Date of this Version
Print: 1868-8527, online: 1868-8535
Adjunctive therapies for asthma are desirable, as medications often do not fully recover quality of life. Both mindfulness and breathing retraining techniques have both been explored as potential adjuncts and show similar patterns of outcomes. Breathing retraining techniques for asthma have been hypothesised to work by reversing abnormally lowered CO2 levels, reducing the affinity of haemoglobin for oxygen resulting in more oxygen available to the tissues, reducing hyperventilation and hyperinflation, and reducing lung inflammation. However, there is little evidence that lowered CO2 levels are the cause of asthma, no evidence that altering CO2 levels improves asthma, and little evidence that breathing retraining improves lung function. Despite that, quality of life and subjective symptom improvements are frequently found in research examining breathing retraining techniques.

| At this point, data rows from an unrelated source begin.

This design comes from an exercise in tuning for small area on the open sky130 flow, not from production work. In this exercise RTL edits were held to simulation tests only and were not proved equivalent to the original.

## job 9643
// fir_filter
module fir_filter (
    input fir_clk,
    input rst_active_low,
    input signed [29:0] data_in,
    output signed [61:0] data_out
);
For scale: roughly 4000 cells after synthesis, about 1500 flip-flops, ~94 I/O pins, about 0.072 mm^2 of cells after synthesis.
clock: 10.0 ns
lec_check: 0
cap_margin: 35
core_margin: 2
core_utilization: 65
cts_buf_list: sky130_fd_sc_hd__clkbuf_16
cts_cluster_diameter: 60
cts_cluster_size: 30
slew_margin: 35
synth_hierarchical: 1
standard.sh (not shown) runs the stock make flow with config.mk's settings and CLKGATE_MAP_FILE= SYNTH_SCRIPT=/design/flow/synth_recipe.tcl, a recipe that flattens the netlist after the stock synthesis.
==> flow/flow/run.sh <==
#!/bin/bash
# The standard layout (standard.sh), with two changes:
#  - clock tree: no dummy load cells (they only balance capacitance), clusters
#    of at most 18 flip-flops within 55 um, each driven by a clkbuf_8
#    (CTS_ARGS replaces the CTS_* settings in config.mk);
#  - port buffers: buf_1 instead of the default (each port still gets one).
set -e
export CTS_ARGS="-sink_clustering_enable -repair_clock_nets -dont_use_dummy_load -sink_clustering_size 18 -sink_clustering_max_diameter 55 -buf_list sky130_fd_sc_hd__clkbuf_8"
export BUFFER_PORTS_ARGS="-buffer_cell sky130_fd_sc_hd__buf_1"
bash standard.sh > standard_flow.log 2>&1
Input-level comparison between job 9025 and job 9643:
==> flow/flow/run.sh <==
#!/bin/bash
# The standard layout (standard.sh), with two changes:
#  - clock tree: no dummy load cells (they only balance capacitance), clusters
#    of at most 25 flip-flops within 75 um, each driven by a clkbuf_16;
#  - port buffers: buf_1 instead of the default (each port still gets one).
set -e
export CTS_ARGS="-sink_clustering_enable -repair_clock_nets -dont_use_dummy_load -sink_clustering_size 25 -sink_clustering_max_diameter 75 -buf_list sky130_fd_sc_hd__clkbuf_16"
export BUFFER_PORTS_ARGS="-buffer_cell sky130_fd_sc_hd__buf_1"
bash standard.sh > standard_flow.log 2>&1
## What came out
- Job 9025 closes out successfully: all stages finished, all timing, DRC and antenna checks passed.
- Higher total buffers and inverters traversed by the critical path goes to job 9643 over job 9025.
- Taking job 9643 as the reference point, the average wire length per cell after detail routing of job 9025 rises by 0.28 um.
- Relative to job 9643, design area increased by about 0.4% in job 9025.
[inputs] job 6607 vs job 9025
diff --git a/flow/flow/run.sh b/flow/flow/run.sh
--- a/flow/flow/run.sh
+++ b/flow/flow/run.sh
@@ -6,3 +6,3 @@
 set -e
-export CTS_ARGS="-sink_clustering_enable -repair_clock_nets -dont_use_dummy_load -sink_clustering_size 25 -sink_clustering_max_diameter 75 -buf_list sky130_fd_sc_hd__clkbuf_16"
+export CTS_ARGS="-sink_clustering_enable -repair_clock_nets -dont_use_dummy_load -sink_clustering_size 20 -sink_clustering_max_diameter 60 -buf_list sky130_fd_sc_hd__clkbuf_8"
 export BUFFER_PORTS_ARGS="-buffer_cell sky130_fd_sc_hd__buf_1"
Diff job 9025 -> job 6607: worst hold slack decreased 0.051 ns, total detailed-routing wirelength down 0.48%. Looking at final core utilization across job 6607 and job 9025, the one that comes out lower is job 6607. Type of the worst setup path: flop to primary output -> job 6607, flop to flop -> job 9025. Job 6607 vs. job 9025: core region area level, clock edge transition at the registers on the reported setup and hold paths was more or less identical, relative area of clock buffers and inverters in the final design went down by 0.67 points. Job 6607 finished end to end and its layout was clean on timing, DRC and antenna. Job 9025 reached the final stage; the timing, DRC and antenna checks on its layout passed.
The inputs of job 369 differ from those of job 6607 as listed below.
diff --git a/flow/flow/run.sh b/flow/flow/run.sh
--- a/flow/flow/run.sh
+++ b/flow/flow/run.sh
@@ -6,3 +6,3 @@
 set -e
-export CTS_ARGS="-sink_clustering_enable -repair_clock_nets -dont_use_dummy_load -sink_clustering_size 20 -sink_clustering_max_diameter 60 -buf_list sky130_fd_sc_hd__clkbuf_8"
+export CTS_ARGS="-sink_clustering_enable -repair_clock_nets -dont_use_dummy_load -sink_clustering_size 16 -sink_clustering_max_diameter 50 -buf_list sky130_fd_sc_hd__clkbuf_8"
 export BUFFER_PORTS_ARGS="-buffer_cell sky130_fd_sc_hd__buf_1"
Findings:
Job 369 | status: complete | timing, DRC, antenna: pass
Job 6607 → job 369: met2 wire length held, register share of the cell area down 0.25 points, count of placed standard cells in the final layout, fillers left out rose 34.
Taking job 6607 as the reference, in job 369 period utilization roughly the same, worst hold slack after final layout higher.

afterwards: timing with drivers on the ports:
No port has a modelled driver above. Below, the same layouts with a new extraction and two added sets of constraints. Step 1, drivers: a clkbuf_16 drives fir_clk and a buf_2 each remaining input, both assumed. Step 2 adds t to the input delays and takes it off the output delays; t is the mean of the earliest and latest rising clock arrival at the registers after step 1. Input paths then give back, and output paths get back, about the clock's delay inside the block. Slacks: ideal / step 1 / step 2; pairs: ideal / step 1.
run	shift t [ns]	setup WS [ns]	hold WS [ns]	clock arrival spread, ns	worst register clock-pin slew, ns
job 9643	0.858	0.608 / 0.540 / 0.708	0.268 / 0.268 / 0.268	0.116 / 0.116	0.11 / 0.11
job 9025	0.729	0.697 / 0.686 / 0.697	0.296 / 0.296 / 0.296	0.112 / 0.111	0.10 / 0.10
job 6607	0.829	0.615 / 0.548 / 0.696	0.245 / 0.245 / 0.245	0.127 / 0.127	0.12 / 0.12
job 369	0.877	0.615 / 0.548 / 0.649	0.267 / 0.267 / 0.267	0.109 / 0.109	0.10 / 0.10
After both steps every run listed still meets setup and hold.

The current review provides an alternative explanation for the positive outcomes without changes in lung function, suggesting that these improvements are the result of unintended but beneficial increases in mindfulness. Research examining mindfulness as an intervention for asthma has shown an identical pattern of results to breathing retraining techniques, with improved quality of life and subjective symptoms, but no change in lung function. Additionally, breathing retraining techniques require increased attention to and acceptance of sensations associated with breathing, skills which are core components of mindfulness. These results suggest that the quality of life and subjective symptom improvements from breathing retraining are the result of unintended but beneficial increases in mindfulness, leading to reductions in the secondary stress response to asthma, rather than altered CO2 levels.